=== Begin Enclosure ===

<file path="src/rtl/syscall_input_port.sv">
// Operator hex-word entry for the read-value syscall: stalls the core while
// the user edits eight nibbles with debounced buttons, then returns the word.
module syscall_input_port #(
    parameter int DATA_BITS       = 32,
    parameter int DIGITS          = 8,
    parameter int DEBOUNCE_CYCLES = 20
) (
    input  logic                 clk,
    input  logic                 rst,
    input  logic                 req,
    input  logic                 btn_inc,
    input  logic                 btn_next,
    input  logic                 btn_enter,
    output logic                 stall,
    output logic                 valid,
    output logic [DATA_BITS-1:0] value,
    output logic [DATA_BITS-1:0] edit_buf,
    output logic [2:0]           digit_idx,
    output logic                 editing
);

    localparam int NUM_BTN = 3;
    localparam int CNT_W   = $clog2(DEBOUNCE_CYCLES + 1);
    localparam int BTN_INC = 0;
    localparam int BTN_NXT = 1;
    localparam int BTN_ENT = 2;

    typedef enum logic [1:0] {
        IDLE,
        EDIT,
        DONE
    } state_t;

    state_t state, state_nxt;

    logic [NUM_BTN-1:0] raw_btn;
    logic [NUM_BTN-1:0] sync_0, sync_1, db_level, btn_pulse;
    logic [CNT_W-1:0]   db_cnt [NUM_BTN];

    logic start_entry, do_commit, do_next, do_inc;

    assign raw_btn = {btn_enter, btn_next, btn_inc};

    // Synchronise, debounce, and turn each debounced rising edge into a pulse
    // that lines up with the cycle the debounced level goes high.
    always_ff @(posedge clk or posedge rst) begin
        if (rst) begin
            sync_0    <= '0;
            sync_1    <= '0;
            db_level  <= '0;
            btn_pulse <= '0;
            for (int i = 0; i < NUM_BTN; i++) begin
                db_cnt[i] <= '0;
            end
        end else begin
            sync_0    <= raw_btn;
            sync_1    <= sync_0;
            btn_pulse <= '0;
            for (int i = 0; i < NUM_BTN; i++) begin
                if (sync_1[i] != db_level[i]) begin
                    if (db_cnt[i] == CNT_W'(DEBOUNCE_CYCLES - 1)) begin
                        db_level[i]  <= sync_1[i];
                        db_cnt[i]    <= '0;
                        btn_pulse[i] <= sync_1[i];
                    end else begin
                        db_cnt[i] <= db_cnt[i] + CNT_W'(1);
                    end
                end else begin
                    db_cnt[i] <= '0;
                end
            end
        end
    end

    always_ff @(posedge clk or posedge rst) begin
        if (rst) begin
            state <= IDLE;
        end else begin
            state <= state_nxt;
        end
    end

    // Abort beats every pulse; among pulses enter > next > inc.
    always_comb begin
        state_nxt   = state;
        start_entry = 1'b0;
        do_commit   = 1'b0;
        do_next     = 1'b0;
        do_inc      = 1'b0;
        case (state)
            IDLE: begin
                if (req) begin
                    state_nxt   = EDIT;
                    start_entry = 1'b1;
                end
            end
            EDIT: begin
                if (!req) begin
                    state_nxt = IDLE;
                end else if (btn_pulse[BTN_ENT]) begin
                    state_nxt = DONE;
                    do_commit = 1'b1;
                end else if (btn_pulse[BTN_NXT]) begin
                    do_next = 1'b1;
                end else if (btn_pulse[BTN_INC]) begin
                    do_inc = 1'b1;
                end
            end
            DONE: begin
                state_nxt = IDLE;
            end
            default: begin
                state_nxt = IDLE;
            end
        endcase
    end

    always_ff @(posedge clk or posedge rst) begin
        if (rst) begin
            valid     <= 1'b0;
            value     <= '0;
            edit_buf  <= '0;
            digit_idx <= '0;
        end else begin
            valid <= do_commit;
            if (start_entry) begin
                edit_buf  <= '0;
                digit_idx <= '0;
            end
            if (do_commit) begin
                value <= edit_buf;
            end
            if (do_next) begin
                digit_idx <= (digit_idx == 3'(DIGITS - 1)) ? 3'd0 : digit_idx + 3'd1;
            end
            // Nibble wraps on its own; no carry into the neighbour.
            if (do_inc) begin
                edit_buf[4*int'(digit_idx) +: 4] <= edit_buf[4*int'(digit_idx) +: 4] + 4'd1;
            end
        end
    end

    assign stall   = req & ~rst & (state != DONE);
    assign editing = (state == EDIT);

endmodule

</file>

=== End Enclosure ===

**EXERCISE INSTRUCTIONS:** The line containing "if (do_next) begin" opens the range, and the last line of the entries closes it; copy that range exactly.

**PROBLEM SOLUTION:**
            if (do_next) begin
                digit_idx <= (digit_idx == 3'(DIGITS - 1)) ? 3'd0 : digit_idx + 3'd1;
            end
            // Nibble wraps on its own; no carry into the neighbour.
            if (do_inc) begin
                edit_buf[4*int'(digit_idx) +: 4] <= edit_buf[4*int'(digit_idx) +: 4] + 4'd1;
            end
        end
    end

    assign stall   = req & ~rst & (state != DONE);
    assign editing = (state == EDIT);

endmodule

</file>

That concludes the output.